Metadata-Version: 2.1
Name: engineX
Version: 0.5.5
Description-Content-Type: text/markdown
Requires-Dist: requests
Requires-Dist: beautifulsoup4
Requires-Dist: pandas
Requires-Dist: docx2txt
Requires-Dist: langchain
Requires-Dist: langchain-community
Requires-Dist: langchain-text-splitters
Requires-Dist: faiss-cpu
Requires-Dist: numpy
Requires-Dist: Pillow
Requires-Dist: pytesseract
Requires-Dist: PyPDF2


# SynapseAI

SynapseAI is a Python package for semantic search in PDF documents and web pages. It allows users to extract relevant information from PDFs and websites based on natural language queries.

## Installation

You can install SynapseAI using pip:

```bash
pip install synapseai
```

## Usage

synapseai provides two main functions: `process_pdf` for analyzing PDF documents and `crawl_and_query` for searching web pages.

### Processing a PDF

To search within a PDF document:

```python
from synapseai import process_pdf

pdf_path = "path/to/your/document.pdf"
query = "What is the main topic of this document?"

results = process_pdf(pdf_path, query)

for chunk, similarity in results:
    print(f"Similarity: {similarity:.4f}")
    print(f"Chunk: {chunk[:200]}...")
    print("-" * 50)
```

### Crawling and Querying a Web Page

To search the content of a web page:

```python
from synapseai import crawl_and_query

url = "https://example.com"
query = "What services does this website offer?"

results = crawl_and_query(url, query)

for chunk, similarity in results:
    print(f"Similarity: {similarity:.4f}")
    print(f"Chunk: {chunk[:200]}...")
    print("-" * 50)
```

Both functions return a list of tuples, where each tuple contains a relevant text chunk and its similarity score to the query.

## Configuration

synapseai can be customized by modifying the `config.py` file in the package directory. Here are the available configuration options:

### Embedding Model

- **Variable:** `EMBEDDING_MODEL`
- **Default:** `"sentence-transformers/all-MiniLM-L6-v2"`
- **Description:** The name of the Hugging Face model used for text embeddings.

### Text Chunking

- **Variables:** `CHUNK_SIZE` and `CHUNK_OVERLAP`
- **Defaults:** `CHUNK_SIZE = 1024`, `CHUNK_OVERLAP = 80`
- **Description:** Control how the text is split into chunks for processing.
  - **CHUNK_SIZE:** Maximum number of characters in each chunk.
  - **CHUNK_OVERLAP:** Number of characters that overlap between consecutive chunks.

### Search Results

- **Variable:** `TOP_K_RESULTS`
- **Default:** `5`
- **Description:** The number of top results to return from the semantic search.

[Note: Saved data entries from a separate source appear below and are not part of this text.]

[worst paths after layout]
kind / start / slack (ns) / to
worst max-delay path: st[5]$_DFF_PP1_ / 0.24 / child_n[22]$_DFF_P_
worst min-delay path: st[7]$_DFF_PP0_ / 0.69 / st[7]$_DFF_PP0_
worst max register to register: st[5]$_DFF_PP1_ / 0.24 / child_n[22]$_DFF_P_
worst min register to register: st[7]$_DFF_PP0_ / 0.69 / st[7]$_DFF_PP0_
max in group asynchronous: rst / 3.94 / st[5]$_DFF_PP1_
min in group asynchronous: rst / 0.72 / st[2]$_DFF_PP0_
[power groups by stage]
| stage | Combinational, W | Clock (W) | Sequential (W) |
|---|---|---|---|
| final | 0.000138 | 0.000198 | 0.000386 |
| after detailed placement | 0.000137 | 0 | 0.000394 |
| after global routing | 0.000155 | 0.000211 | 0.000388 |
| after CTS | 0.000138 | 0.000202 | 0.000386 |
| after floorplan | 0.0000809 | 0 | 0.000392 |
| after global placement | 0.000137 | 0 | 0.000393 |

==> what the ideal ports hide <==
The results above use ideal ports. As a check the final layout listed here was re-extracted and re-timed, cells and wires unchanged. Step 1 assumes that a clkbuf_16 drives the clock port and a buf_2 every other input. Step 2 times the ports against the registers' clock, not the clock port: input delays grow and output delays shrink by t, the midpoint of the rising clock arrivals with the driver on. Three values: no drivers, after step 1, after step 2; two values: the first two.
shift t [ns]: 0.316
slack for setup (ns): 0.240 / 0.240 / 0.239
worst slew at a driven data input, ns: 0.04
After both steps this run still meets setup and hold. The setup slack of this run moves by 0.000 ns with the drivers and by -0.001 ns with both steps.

### How to Modify Configuration

To change these settings, locate the `config.py` file in your synapseai installation directory and edit the values. For example:

```python
# config.py

EMBEDDING_MODEL = "sentence-transformers/all-mpnet-base-v2"
CHUNK_SIZE = 2048
CHUNK_OVERLAP = 100
TOP_K_RESULTS = 10
```

After modifying the config file, restart your Python environment or reload the synapseai package for the changes to take effect.

### Viewing Current Configuration

You can view the current configuration settings in your Python script or interactive session:

```python
import synapseai

synapseai.print_config()
```

This will display the current values of all configuration options.

## Examples

### Analyzing a Research Paper

```python
from synapseai import process_pdf

pdf_path = "research_paper.pdf"
query = "What are the key findings of this research?"

results = process_pdf(pdf_path, query)

print("Key findings from the research paper:")
for chunk, similarity in results:
    print(f"Relevance: {similarity:.2f}")
    print(chunk)
    print("-" * 50)
```

### Extracting Information from a Company Website

```python
from synapseai import crawl_and_query

url = "https://www.company.com/about"
query = "What is the company's mission statement?"

results = crawl_and_query(url, query)

print("Company mission statement:")
for chunk, similarity in results:
    if similarity > 0.8:  # Only print highly relevant results
        print(chunk)
        break
```

## Troubleshooting

If you encounter any issues:

- Ensure you have the latest version of synapseai installed.
- Check that all dependencies are correctly installed.
- Verify that the PDF file or URL you're trying to access is valid and accessible.
- If you've modified the configuration, try reverting to default settings.

For persistent issues, please open an issue on our GitHub repository.
https://github.com/FastianAbdullah/Synapse-AI

## License

This project is licensed under the MIT License - see the `LICENSE` file for details.